First, the basics: what creatine actually is
Creatine is not a hormone, a stimulant, or a synthetic compound. It's a naturally occurring molecule your body produces on its own, primarily in the liver and kidneys, and stores in your muscles and brain. You also get small amounts from meat and fish.
Its job is simple but fundamental: it helps your cells regenerate energy.
More specifically, creatine supports the production of ATP (adenosine triphosphate), which is essentially your body's energy currency. Every time a muscle contracts, every time a neuron fires, every time your body does something that requires energy, ATP is what makes it happen.
The problem is that your ATP stores are limited and they deplete quickly. Creatine helps replenish them faster.

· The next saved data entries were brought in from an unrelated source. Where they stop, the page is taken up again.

$ cat src/hw/rtl/sama_pkg.sv
package sama_pkg;

	localparam int AXES   = 6;
	localparam int AXIS_W = 16;

	typedef struct packed {
		logic signed [AXIS_W-1:0] accel_x;
		logic signed [AXIS_W-1:0] accel_y;
		logic signed [AXIS_W-1:0] accel_z;
		logic signed [AXIS_W-1:0] rate_x;
		logic signed [AXIS_W-1:0] rate_y;
		logic signed [AXIS_W-1:0] rate_z;
	} sample_t;

	typedef struct packed {
		logic signed [AXIS_W-1:0] mean_accel_x;
		logic signed [AXIS_W-1:0] mean_accel_y;
		logic signed [AXIS_W-1:0] mean_accel_z;
		logic signed [AXIS_W-1:0] mean_rate_x;
		logic signed [AXIS_W-1:0] mean_rate_y;
		logic signed [AXIS_W-1:0] mean_rate_z;
	} mean_t;

	typedef logic [AXES-1:0][AXIS_W-1:0] axis_vec_t;

endpackage

$ cat src/hw/rtl/sama_ring.sv
module sama_ring #(
	parameter int WINDOW = 20
) (
	input  logic                        clk,
	input  logic                        arst_n,
	input  logic                        wr_en,
	input  logic [$clog2(WINDOW)-1:0]   slot,
	input  sama_pkg::sample_t           wdata,
	output sama_pkg::sample_t           rdata
);

	sama_pkg::sample_t mem [WINDOW];
	sama_pkg::sample_t rd_q;
	logic [WINDOW-1:0] vld_q;
	logic              hit_q;

	// Read-first: the old entry comes out while the new item goes in
	always_ff @(posedge clk) begin
		if (wr_en) begin
			rd_q      <= mem[slot];
			mem[slot] <= wdata;
		end
	end

	always_ff @(posedge clk or negedge arst_n) begin
		if (!arst_n) begin
			vld_q <= '0;
			hit_q <= 1'b0;
		end else if (wr_en) begin
			hit_q       <= vld_q[slot];
			vld_q[slot] <= 1'b1;
		end
	end

	// An entry never written holds zero
	assign rdata = hit_q ? rd_q : '0;

endmodule

$ cat config.mk
export PLATFORM = sky130hd
export DESIGN_NAME = sama_ring
export DESIGN_NICKNAME = d
export VERILOG_FILES = /design/src/hw/rtl/sama_pkg.sv /design/src/hw/rtl/sama_ring.sv
export SDC_FILE = /design/constraint.sdc
export NUM_CORES = 1
export LEC_CHECK = 0
export BUFFER_PORTS_ARGS = -buffer_cell sky130_fd_sc_hd__buf_2
export CAP_MARGIN = 40
export CORE_MARGIN = 2
export CORE_UTILIZATION = 50
export CTS_BUF_LIST = sky130_fd_sc_hd__clkbuf_16
export DETAILED_ROUTE_END_ITERATION = 6
export PLACE_DENSITY = 0.74
export RECOVER_POWER = 25
export SETUP_SLACK_MARGIN = 0.3
export SLEW_MARGIN = 20
export SYNTH_ARGS = -nofsm -noshare
export SYNTH_HDL_FRONTEND = slang
export SYNTH_SLANG_ARGS = --single-unit
export TNS_END_PERCENT = 50
$ cat constraint.sdc
create_clock -name clk -period 4.4 [get_ports clk]
set_input_delay 0.22 -clock clk [delete_from_list [all_inputs] [get_ports clk]]
set_output_delay 0.22 -clock clk [all_outputs]
set_load 0.02 [all_outputs]
# [After elaboration in Yosys (flattened, before gate mapping)]
# Memories as Yosys holds them, arrays and structs flattened. A register that Yosys moved wholly into a read port is not among the register bits.
# Cells that the tools add are included.
[classes] reduce_logical=1 order_cmp=2 n_bitwise=1 muxes=7
[op_table] op="2-to-1 mux 96 bit" count=1
[op_table] op="OR 20 bit" count=1
[op_table] op="< comparator 5 x 6 -> 1 bit, second input constant" count=1
[op_table] op="binary-select mux 1 bit (select 5 bit)" count=1
[op_table] op="demux 1 bit (select 5 bit)" count=1
[op_table] op="greater-or-equal comparator 5 x 1 -> 1 bit, second input constant" count=1
[op_table] op="2-to-1 mux 1 bit" count=4
[op_table] op="logical AND 1 bit" count=1
[totals] mem_count=1 regBits=21 inputBits=104 ram_bits=1920
[memory_table] name="mem" depth=20 word_bits=96 rd=1 rd_clocked_by_memory_dff=1 write_ports=1 line="sama_ring.sv:12" rtl="sama_pkg::sample_t mem [WINDOW];"

# [Logic depth before layout (Yosys ltp)]
[logic_depth] ltp_word=5 depth_mapped=9 mapped_depth_nobuf=4

# [Least setup slack after synthesis]
# OpenSTA, ideal clock, no wires.
[synth_path] path_type="input -> register" from="input slot[2]" to="register vld_q[10]" slack_ns=-1.414 required_time_ns=4.310 setup_time_ns=0.090 arrival_time_ns=5.724 cell_stages=7 path_buffers=3 cell_sequence="buf_2 buf_6 buf_4 nor2_1 nand2_1 nor2_1 or2_2"
[synth_between] elab_chain_cells=5 word_cells_on_any_way=6 classes_between="order compare: 2; mux: 2; bitwise: 1; reduce/logical: 1"
[synth_rtl] item="start, declared" line="sama_ring.sv:7" rtl="input logic [$clog2(WINDOW)-1:0] slot,"
[synth_rtl] item="< comparator 5 x 6 -> 1 bit (implied by the code) or greater-or-equal comparator 5 x 1 -> 1 bit (tied branches)" line="sama_ring.sv:31" rtl="vld_q[slot] <= 1'b1;"
[synth_rtl] item="logical AND 1 bit (implied by the code)" line="sama_ring.sv:31"
[synth_rtl] item="2-to-1 mux 1 bit (implied by the code)" line="sama_ring.sv:31"
[synth_rtl] item="demux 1 bit (select 5 bit) *" line="sama_ring.sv:31"
[synth_rtl] item="OR 20 bit (no source line) *"
[synth_rtl] item="end signal, assigned" line="sama_ring.sv:27" rtl="vld_q <= '0;"
[synth_rtl] item="end signal, assigned by index" line="sama_ring.sv:31"
[synth_rtl] item="end, declared" line="sama_ring.sv:14" rtl="logic [WINDOW-1:0] vld_q;"
# Every way passes the cells marked *; elsewhere a longest branch is shown, timed or not.
# A chain may end at the register's enable or synchronous reset.

# [Final worst setup path]
[layout_path] from="input wr_en" to="memory mem[17][38] in the netlist's numbering, enable pin"
[layout_between] elab_chain_cells=2
[layout_rtl] item="start, declared" line="sama_ring.sv:6" rtl="input logic wr_en,"
[layout_rtl] item="2-to-1 mux 1 bit" line="sama_ring.sv:19" rtl="if (wr_en) begin"
[layout_rtl] item="2-to-1 mux 1 bit (implied by the code)" line="sama_ring.sv:21" rtl="mem[slot] <= wdata;"
[layout_rtl] item="end, declared" line="sama_ring.sv:12"
# No other way between the ends.

==> qor_table.md <==
| Parameter | This run |
|---|---|
| Fraction of final layout cells with drive strength greater than 1 | 27.6% |
| Worst setup margin | 1.20 ns |
| Cell with the largest stage delay on the worst path | sky130_fd_sc_hd__clkbuf_1 |
| Post CTS Setup Buffer Count | 0 |
| Number of buffers inserted during clock tree synthesis | 193 |
| Overall routed net length | 181,000 µm |
| Type of origin of the critical path | input port |
| First drt pass iteration count | 5 |
| Maximum achievable frequency | 313 MHz |
| Final setup violation count | 0 |
| Overflow after GRT | 0 |
| TritonCTS sink count | 2,037 |
| Hold path startpoint | slot[2] |
| Most common library cell in the layout ignoring fill and taps | sky130_fd_sc_hd__edfxtp_1 |
| Sink of the worst hold path | hit_q |
| Gpl congestion | 0.733 |
| Data arrival, critical path | 3.68 ns |
| Total count of max-transition violations in the final report | 0 |
| # H-tree levels | 4 |
| Cell class contributing the biggest share of worst-path delay | buffers and inverters |
| Post-detailed-route wirelength per cell | 29.4 µm |
| Maximum ir drop on the vdd rail | 0.381 mV |
| Effective utilization at floorplan | 50.4% |
| Total routing usage reported by global routing | 22.9% |
| Length in cells of the worst reg-to-reg path | 4 |
| Tightest Pin Transition | 1.28 ns |
| Die height | 398 µm |
| Static leakage | 28.6 nW |
| Antenna violations before repair | 21 |
| Path category of the worst min-delay check | input port to register |
| Synthesized net count | 3,638 |
| Root Buffer Master | sky130_fd_sc_hd__clkbuf_16 |
| Highest-count cells in the layout ignoring fill and taps | 2,016 x sky130_fd_sc_hd__edfxtp_1, 352 x sky130_fd_sc_hd__mux4_2, 225 x sky130_fd_sc_hd__mux2_2, 195 x sky130_fd_sc_hd__clkbuf_16, 145 x sky130_fd_sc_hd__o22ai_1 |
| Clock insertion delay at the later pin of the skew report | 0.80 ns |
| Number of primary I/O pins | 200 |
| Final routed DRC violation total | 0 |
| Synthesis-to-finish area growth | 14.2% |
| Full die area | 158,000 µm² |
| Finished layout cell area | 88,600 µm² |
| RSZ-0062 raised after global routing | no |
| Worst flop-to-flop path startpoint | mem[14][48] |
| Residual antenna-violating net count after detailed routing | 0 |
| Synth Instances | 3,534 |
| Detailed placement HPWL | 93,100 µm |
| Worst Clk Skew | 0.0300 ns |
| Wire length of the first global-routing pass | 262,000 µm |
| Unique masters post-synth | 38 |
| Clock slew at the register clock pins of the worst setup and hold paths | 0.06 ns |
| Share of the cycle needed by the critical path after routing | 72.6% |
| Required time of the critical path | 4.88 ns |
| Vias in the first global route | 38,600 |
| Die Width | 398 µm |
| Reg-to-reg endpoint | rd_q[48] |
| TritonCTS clock tree | built |
| Flops & latches, synth | 2,037 |
| Final hold viol count | 0 |
| Core ar. | 154,000 µm² |
| Bufs on Longest Clock Path | 3 |
| Largest net degree at the start of global routing | 109 |
| Number of cells on the worst hold path | 4 |
| Pre-CTS setup slack | 1.49 ns |
| Status | finished clean |
| Setup slack of the worst register-to-register path | 2.67 ns |
| Post-detailed-route via-to-cell ratio | 6.15 |
| Final layout net count | 4,027 |
| Total number of yosys warnings | 0 |
| Utilization after layout | 57.5% |
| Sequential fraction of the synthesis area | 78.7% |
| Buffer and inverter count on the worst path | 3 |
| Type of the setup path with the least slack | input port to register |
| Largest fanout of any net on the critical path | 19 |
| Delay of the slowest cell on the worst path | 0.92 ns |
| Cell chain of the critical path | dlygate4sd3_1 -> clkbuf_1 -> nand3b_1 -> nor2_4 -> buf_4 |
| Max-cap viol count | 0 |
| Cell Pwr Density | 449 nW/µm² |
| Number of port buffers | 199 |
| Number of DRC markers after the initial detailed-route iteration | 4,309 |
| Remaining max-slew budget at the tightest pin | 14.6% |
| Synthesized area per cell | 22.0 µm² |
| Critical path endpoint category | register |
| FP Rows | 144 |
| Instance area after placement | 81,600 µm² |
| Final critical path time including I/O delays and setup | 3.20 ns |
| Number of vias after detailed routing | 37,700 |
| Area of the mapped netlist | 77,600 µm² |
| Post-CTS Resized | 0 |
cell families (layout without fill, tap and decap cells):
family | after synthesis | count (layout) | share of synthesized area (%)
buffers and inverters | 200 | 744 | 1.36
flip-flops | 2037 | 2037 | 78.7
other | 0 | 9 | 0
AO/OA/AOI/OAI | 293 | 293 | 2.78
AND/OR/NAND/NOR | 292 | 292 | 1.88
multiplexers | 712 | 712 | 15.3
power breakdown:
part           internal [mW]  total [mW]  switching (mW)
Clock                   8.83        15.7            6.91
Combinational          0.893        2.23            1.34
Sequential              21.7        21.8           0.134
Total                   31.4        39.8            8.38
worst register-to-register path, stage by stage (launching register included):
cell and delay [ns]:
sky130_fd_sc_hd__edfxtp_1 0.43, sky130_fd_sc_hd__mux4_2 0.51, sky130_fd_sc_hd__mux2i_1 0.15, sky130_fd_sc_hd__nor2_1 0.09
sky130_fd_sc_hd__a221o_1 0.30
layout make-up:
type	count	area [µm²]
Antenna cell	9	22.5
Tap cell	2044	2560
Sequential cell	2037	61100
Timing Repair Buffer	394	3300
Clock inverter	155	1080
Clock buffer	195	4880
Multi-Input combinational cell	1297	15700
Fill cell	10900	65500
worst max-delay path by stage:
stage            start     endpoint  slack [ns]  cells past startpoint
6_report         wr_en  mem[17][38]        1.20                      5
5_1_grt          wr_en  mem[17][68]        1.17                      5
4_1_cts          hit_q    rdata[19]        1.62                      3
3_5_place_dp   slot[1]   mem[3][62]        1.49                      4
3_3_place_gp   slot[1]   mem[3][56]        1.54                      4
2_1_floorplan  slot[0]   mem[12][0]       -1.32                      5
flip-flops by register name (all words and copies together) (netlist names):
signal,count
rd_q,96
vld_q,20
hit_q,1
mem,1920
per-layer routing:
layer,wire length (µm),vias up,part of all wire [%],GRT usage (%)
met5,99,-,0.055,0
met4,4540,16,2.5,6.28
met3,17200,343,9.5,4.96
met2,89800,1917,50,37.6
met1,69000,19900,38,31.1
li1,-,15500,-,-
cells in the mapped netlist:
library cell	instances	area [µm²]
sky130_fd_sc_hd__nand2_1	11	41.3
sky130_fd_sc_hd__and2_1	97	607
sky130_fd_sc_hd__nor2b_1	2	12.5
sky130_fd_sc_hd__mux2_1	1	11.3
sky130_fd_sc_hd__or2_1	6	37.5
sky130_fd_sc_hd__buf_2	87	435
sky130_fd_sc_hd__edfxtp_1	2016	60500
sky130_fd_sc_hd__buf_1	11	41.3
sky130_fd_sc_hd__or3_1	2	12.5
sky130_fd_sc_hd__a21o_1	32	240
sky130_fd_sc_hd__mux4_2	352	7930
sky130_fd_sc_hd__a31oi_1	1	6.26
sky130_fd_sc_hd__or2_0	1	6.26
sky130_fd_sc_hd__a221o_1	56	561
sky130_fd_sc_hd__o211ai_1	8	60.1
sky130_fd_sc_hd__nor2_1	135	507
sky130_fd_sc_hd__nand2b_1	4	25.0
sky130_fd_sc_hd__o21ai_0	1	5.00
sky130_fd_sc_hd__mux4_1	2	52.6
sky130_fd_sc_hd__nor2_2	1	6.26
sky130_fd_sc_hd__nand3_1	10	50.1
sky130_fd_sc_hd__nand4_1	1	6.26
sky130_fd_sc_hd__buf_6	14	158
sky130_fd_sc_hd__o22ai_1	145	907
sky130_fd_sc_hd__a31o_2	1	8.76
sky130_fd_sc_hd__clkbuf_1	64	240
sky130_fd_sc_hd__buf_4	23	173
sky130_fd_sc_hd__nand3b_1	4	30.0
sky130_fd_sc_hd__o21ai_1	1	5.00
sky130_fd_sc_hd__or3b_1	3	26.3
sky130_fd_sc_hd__a211oi_1	32	240
sky130_fd_sc_hd__dfrtp_1	21	526
sky130_fd_sc_hd__and3_1	1	6.26
sky130_fd_sc_hd__mux2_2	225	2530
sky130_fd_sc_hd__or2_2	14	87.6
sky130_fd_sc_hd__clkbuf_2	1	5.00
sky130_fd_sc_hd__a22oi_1	16	120
sky130_fd_sc_hd__mux2i_1	132	1320
repair_timing:
item                                    in CTS  in global routing
hold endpoints to repair                  1950                  0
endpoints found under the setup margin       0                  0
hold buffers                                99                  0
metrics by stage:
stage	cells	total power [mW]	hold slack [ns]	TNS (ns)
CTS	6120	40.0	0.0383	0
finish	6131	39.8	0.180	0
detailed placement	5671	24.4	0.220	0
global placement	5662	24.3	0.206	0
global route	6125	40.9	0.152	0
floorplan	3534	23.5	-0.0756	-2014.98
Note: power is estimated with default switching activity, not from simulation.
<file path="src/hw/rtl/sama_pkg.sv">
package sama_pkg;

	localparam int AXES   = 6;
	localparam int AXIS_W = 16;

	typedef struct packed {
		logic signed [AXIS_W-1:0] accel_x;
		logic signed [AXIS_W-1:0] accel_y;
		logic signed [AXIS_W-1:0] accel_z;
		logic signed [AXIS_W-1:0] rate_x;
		logic signed [AXIS_W-1:0] rate_y;
		logic signed [AXIS_W-1:0] rate_z;
	} sample_t;

	typedef struct packed {
		logic signed [AXIS_W-1:0] mean_accel_x;
		logic signed [AXIS_W-1:0] mean_accel_y;
		logic signed [AXIS_W-1:0] mean_accel_z;
		logic signed [AXIS_W-1:0] mean_rate_x;
		logic signed [AXIS_W-1:0] mean_rate_y;
		logic signed [AXIS_W-1:0] mean_rate_z;
	} mean_t;

	typedef logic [AXES-1:0][AXIS_W-1:0] axis_vec_t;

endpackage

</file>
<file path="src/hw/rtl/sama_div.sv">
module sama_div #(
	parameter int WINDOW = 20
) (
	input  logic                                        clk,
	input  logic signed [sama_pkg::AXIS_W+$clog2(WINDOW)-1:0] sum,
	input  logic                                        ld_s3,
	input  logic                                        ld_s4,
	output logic [sama_pkg::AXIS_W-1:0]                 quot
);

	localparam int L      = $clog2(WINDOW);
	localparam int N      = sama_pkg::AXIS_W + L;
	localparam int K      = N + L;
	localparam int PROD_W = 2 * N + 1;
	// ceil(2^K / WINDOW): exact floor division for any magnitude below 2^N
	localparam logic [N:0] RECIP =
		(N+1)'(((64'd1 << K) + 64'(WINDOW) - 64'd1) / 64'(WINDOW));

	logic [N-1:0]        mag_s3;
	logic                neg_s3;
	logic [PROD_W-1:0]   prod_s4;
	logic                neg_s4;
	logic [sama_pkg::AXIS_W-1:0] q;

	always_ff @(posedge clk) begin
		if (ld_s3) begin
			neg_s3 <= sum[N-1];
			mag_s3 <= sum[N-1] ? N'(-sum) : N'(sum);
		end
		if (ld_s4) begin
			neg_s4  <= neg_s3;
			prod_s4 <= PROD_W'(mag_s3) * PROD_W'(RECIP);
		end
	end

	// Truncate toward zero: divide the magnitude, then restore the sign
	assign q    = prod_s4[K +: sama_pkg::AXIS_W];
	assign quot = neg_s4 ? -q : q;

endmodule

</file>
<file path="config.mk">
export PLATFORM = sky130hd
export DESIGN_NAME = sama_div
export DESIGN_NICKNAME = d
export VERILOG_FILES = /design/src/hw/rtl/sama_pkg.sv /design/src/hw/rtl/sama_div.sv
export SDC_FILE = /design/constraint.sdc
export NUM_CORES = 1
export LEC_CHECK = 0
export BUFFER_PORTS_ARGS = -buffer_cell sky130_fd_sc_hd__buf_2
export CORE_MARGIN = 2
export CORE_UTILIZATION = 40
export DETAILED_ROUTE_END_ITERATION = 8
export HOLD_SLACK_MARGIN = 0.15
export PLACE_DENSITY_LB_ADDON = 0.25
export SYNTH_ARGS = -nofsm -noshare
export SYNTH_HDL_FRONTEND = slang
export SYNTH_SLANG_ARGS = --single-unit
</file>
<file path="constraint.sdc">
create_clock -name clk -period 6.7 [get_ports clk]
set_clock_uncertainty 0.1 [all_clocks]
set_input_delay 1.005 -clock clk [delete_from_list [all_inputs] [get_ports clk]]
set_output_delay 1.005 -clock clk [all_outputs]
set_load 0.05 [all_outputs]
</file>
[config.mk]
export PLATFORM = sky130hd
export DESIGN_NAME = sliding_median_filter_top
export DESIGN_NICKNAME = d
export VERILOG_FILES = /design/src/smf_pkg.sv /design/src/sliding_median_filter_top.sv /design/src/smf_datapath.sv /design/src/smf_ctrl.sv
export SDC_FILE = /design/constraint.sdc
export NUM_CORES = 2
export LEC_CHECK = 0
export BUFFER_PORTS_ARGS = -buffer_cell sky130_fd_sc_hd__buf_2
export CORE_ASPECT_RATIO = 2
export CORE_MARGIN = 5
export CORE_UTILIZATION = 52
export CTS_CLUSTER_DIAMETER = 50
export DETAILED_ROUTE_END_ITERATION = 7
export PLACE_DENSITY = 0.68
export SYNTH_ARGS = -nofsm -noshare
export SYNTH_HDL_FRONTEND = slang
export SYNTH_SLANG_ARGS = --single-unit
export TNS_END_PERCENT = 30
[constraint.sdc]
create_clock -name i_clk -period 19.5 [get_ports i_clk]
set_input_delay 0 -clock i_clk [delete_from_list [all_inputs] [get_ports i_clk]]
set_output_delay 0 -clock i_clk [all_outputs]
set_load 0.05 [all_outputs]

What happens to your creatine levels after 40
Here is where it gets relevant for you specifically.
As you approach perimenopause, estrogen levels begin to fluctuate and eventually decline. This matters for creatine because estrogen plays a direct role in how efficiently your body synthesises and uses creatine. Lower estrogen means your natural creatine synthesis becomes less efficient, your cells have less available energy, and the gap between what your body produces and what it actually needs starts to widen.
At the same time, muscle mass begins to decline (a process called sarcopenia), cognitive demands do not reduce at all, and many women begin to notice symptoms that feel frustratingly vague: fatigue that sleep does not fix, mental fog that comes and goes, a general sense that the energy that used to be there is somehow less available.
This is not in your head. It is, at least in part, a cellular energy problem.
The brain fog connection
Creatine is not just stored in muscles. A significant amount is stored in the brain, where it plays the same role: supporting rapid energy regeneration in neurons.
Research published in journals including Neuroscience and Biobehavioural Reviews has found that creatine supplementation can support cognitive performance, particularly in tasks requiring speed of processing, memory, and mental endurance. One study found that women specifically showed greater cognitive benefit from creatine supplementation than men, likely because their baseline creatine levels tend to be lower.
Brain fog during perimenopause is complex and has multiple causes. But one contributing factor is that your brain is working harder to do the same things with less efficient energy support. Creatine does not solve everything. But it addresses one real, measurable part of the problem.